Imaging Chondrogenic Differentiation of human iPS Cells
In order to regenerate hyaline cartilage in arthritic joints, transplanted stem cells must not only survive and engraft, but also differentiate into chondrocytes. We are developing novel, "smart" imaging approaches for non-invasive in vivo visualization of in vivo differentiation processes of induced pluripotent stem cells (iPS cells) into chondrocytes, using activatable contrast agents and multi-modality imaging technologies.

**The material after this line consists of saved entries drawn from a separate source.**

Background: an optimization exercise with open tools, aiming at a short achievable clock period and few clock cycles per item. Do not read the settings as production practice.
Where RTL was checked, it was by simulation tests only, not by an equivalence proof against the original.
The RTL of runs 4 to 7 was laid out without a check of its function.
Power is estimated from default activity; no workload was simulated.

===== design/flow/run.sh =====
#!/bin/bash
# synth_recipe.tcl (not shown) runs the flow's synth.tcl, then flattens the netlist and writes it again
# the make line also repeats each setting of config.mk as NAME=value (left out here)
make -C /OpenROAD-flow-scripts/flow DESIGN_CONFIG=/design/flow/config.mk WORK_HOME=/design/flow/orfs CLKGATE_MAP_FILE= SYNTH_SCRIPT=/design/flow/synth_recipe.tcl finish

===== design/flow/config.mk =====
export PLATFORM = sky130hd
export DESIGN_NAME = bsr_scheduler
export DESIGN_NICKNAME = bsr_scheduler
export VERILOG_FILES = /design/flow/design.v
export SDC_FILE = /design/flow/constraint.sdc
export NUM_CORES = 4
export LEC_CHECK = 0
export CAP_MARGIN = 20
export CORE_MARGIN = 2
export CORE_UTILIZATION = 60
export PLACE_DENSITY = 0.75
export SETUP_SLACK_MARGIN = 2.2
export SLEW_MARGIN = 20

===== design/flow/constraint.sdc =====
create_clock -name core_clock -period 4.0 [get_ports {clk_gated}]
set_input_delay 0.8000 -clock core_clock [delete_from_list [all_inputs] [get_ports {clk_gated}]]
set_output_delay 0.8000 -clock core_clock [all_outputs]
set_load 0.01 [all_outputs]
This design comes from an exercise in tuning for small area on the open sky130 flow, not from production work.
Only simulation tests tie the RTL to the original design; equivalence was not proved.
Power figures rest on the tool's default switching activity, not on a simulated workload.

<file path="flow/flow/run.sh">
#!/bin/bash
# Standard layout (the standard.sh) with these changes:
#  - synthesis maps the logic with an area-oriented ABC script (flow/area.abc) in place of
#    ORFS's speed script; everything else in the synthesis (registers included) is unchanged;
#  - no full/half-adder cell extraction before ABC (ABC maps the arithmetic);
#  - the port buffers are the smallest buffer cell;
#  - clock tree: small clock buffers in small clusters, no dummy loads.
# ORFS writes each step's full log under orfs/logs/; make's own output goes to standard_own.log.
set -euo pipefail
W=$PWD
cp config.mk config_own.mk
cat >> config_own.mk <<'EOC'
export ADDER_MAP_FILE =
export BUFFER_PORTS_ARGS = -buffer_cell sky130_fd_sc_hd__buf_1
export CTS_ARGS = -sink_clustering_enable -repair_clock_nets -dont_use_dummy_load -buf_list sky130_fd_sc_hd__clkbuf_8 -sink_clustering_size 20 -sink_clustering_max_diameter 60
EOC
{
  echo 'proc abc {args} {'
  echo '  set i [lsearch $args -script]'
  echo "  if {\$i >= 0} { set args [lreplace \$args \$i [expr {\$i + 1}] -script $W/flow/area.abc] }"
  echo '  yosys abc {*}$args'
  echo '}'
  cat synth_recipe.tcl
} > synth_own.tcl
sed -e "s#DESIGN_CONFIG=[^ ]*#DESIGN_CONFIG=$W/config_own.mk#" \
    -e "s#SYNTH_SCRIPT=[^ ]*#SYNTH_SCRIPT=$W/synth_own.tcl#" standard.sh > standard_own.sh
grep -q "config_own.mk" standard_own.sh
grep -q "synth_own.tcl" standard_own.sh
bash standard_own.sh > standard_own.log 2>&1
</file>
<file path="flow/flow/area.abc">
strash
&get -n
&fraig -x
&put
scorr
dc2
strash
&get -n
&dch -f
&nf -a -R 1000
&put
</file>
<file path="flow/standard.sh">
#!/bin/bash
# synth_recipe.tcl (not shown) runs the flow's synth.tcl, then flattens the netlist and writes it again
# the make line also repeats each setting of config.mk as NAME=value (left out here)
make -C /OpenROAD-flow-scripts/flow DESIGN_CONFIG=/design/flow/config.mk WORK_HOME=/design/flow/orfs CLKGATE_MAP_FILE= SYNTH_SCRIPT=/design/flow/synth_recipe.tcl "${@:-finish}"
</file>
<file path="flow/config.mk">
export PLATFORM = sky130hd
export DESIGN_NAME = cov_stall_monitor
export DESIGN_NICKNAME = cov_stall_monitor
export VERILOG_FILES = /design/flow/design.v
export SDC_FILE = /design/flow/constraint.sdc
export NUM_CORES = 4
export LEC_CHECK = 0
export CAP_MARGIN = 20
export CORE_MARGIN = 2
export CORE_UTILIZATION = 60
export PLACE_DENSITY = 0.75
export SLEW_MARGIN = 20
</file>
<file path="flow/constraint.sdc">
create_clock -name core_clock -period 8.5 [get_ports {clock}]
set_input_delay 1.7000 -clock core_clock [delete_from_list [all_inputs] [get_ports {clock}]]
set_output_delay 1.7000 -clock core_clock [all_outputs]
set_load 0.01 [all_outputs]
</file>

Imaging Host Immune Responses to Stem Cell Transplants
Bone injuries are amongst the most costly and debilitating to individuals and our society. Achieving successful repair of large bone defects represents one of the most challenging problems in reconstructive surgery. Stem cell-scaffold nanocomposites have many advantages over bone grafts, such as higher tissue regeneration potential, immediate availability, potentially unlimited quantities and generally better engraftment outcomes. However, allogeneic adult stem cells, embryonic stem cell-derived progenitors and even induced pluripotent stem cells can possess major and minor histocompatibility antigen differences, which can be recognized as foreign by the host immune system and lead to their rejection. Considering that the use of allogeneic ("off the shelf") stem cells is commonly advocated, and thus rejection may be a common occurrence, a non-invasive diagnostic test for in vivo detection of stem cell rejection is urgently needed to detect transplant failure early enough for corrective interventions. We are developing novel imaging tests for in vivo tracking of macrophages and T-cells into stem cell transplants, which could lead to rejection. Information from these new imaging tests may facilitate timely recognition and treatment of host immune responses to stem cell transplants, and ultimately, better engraftment outcomes.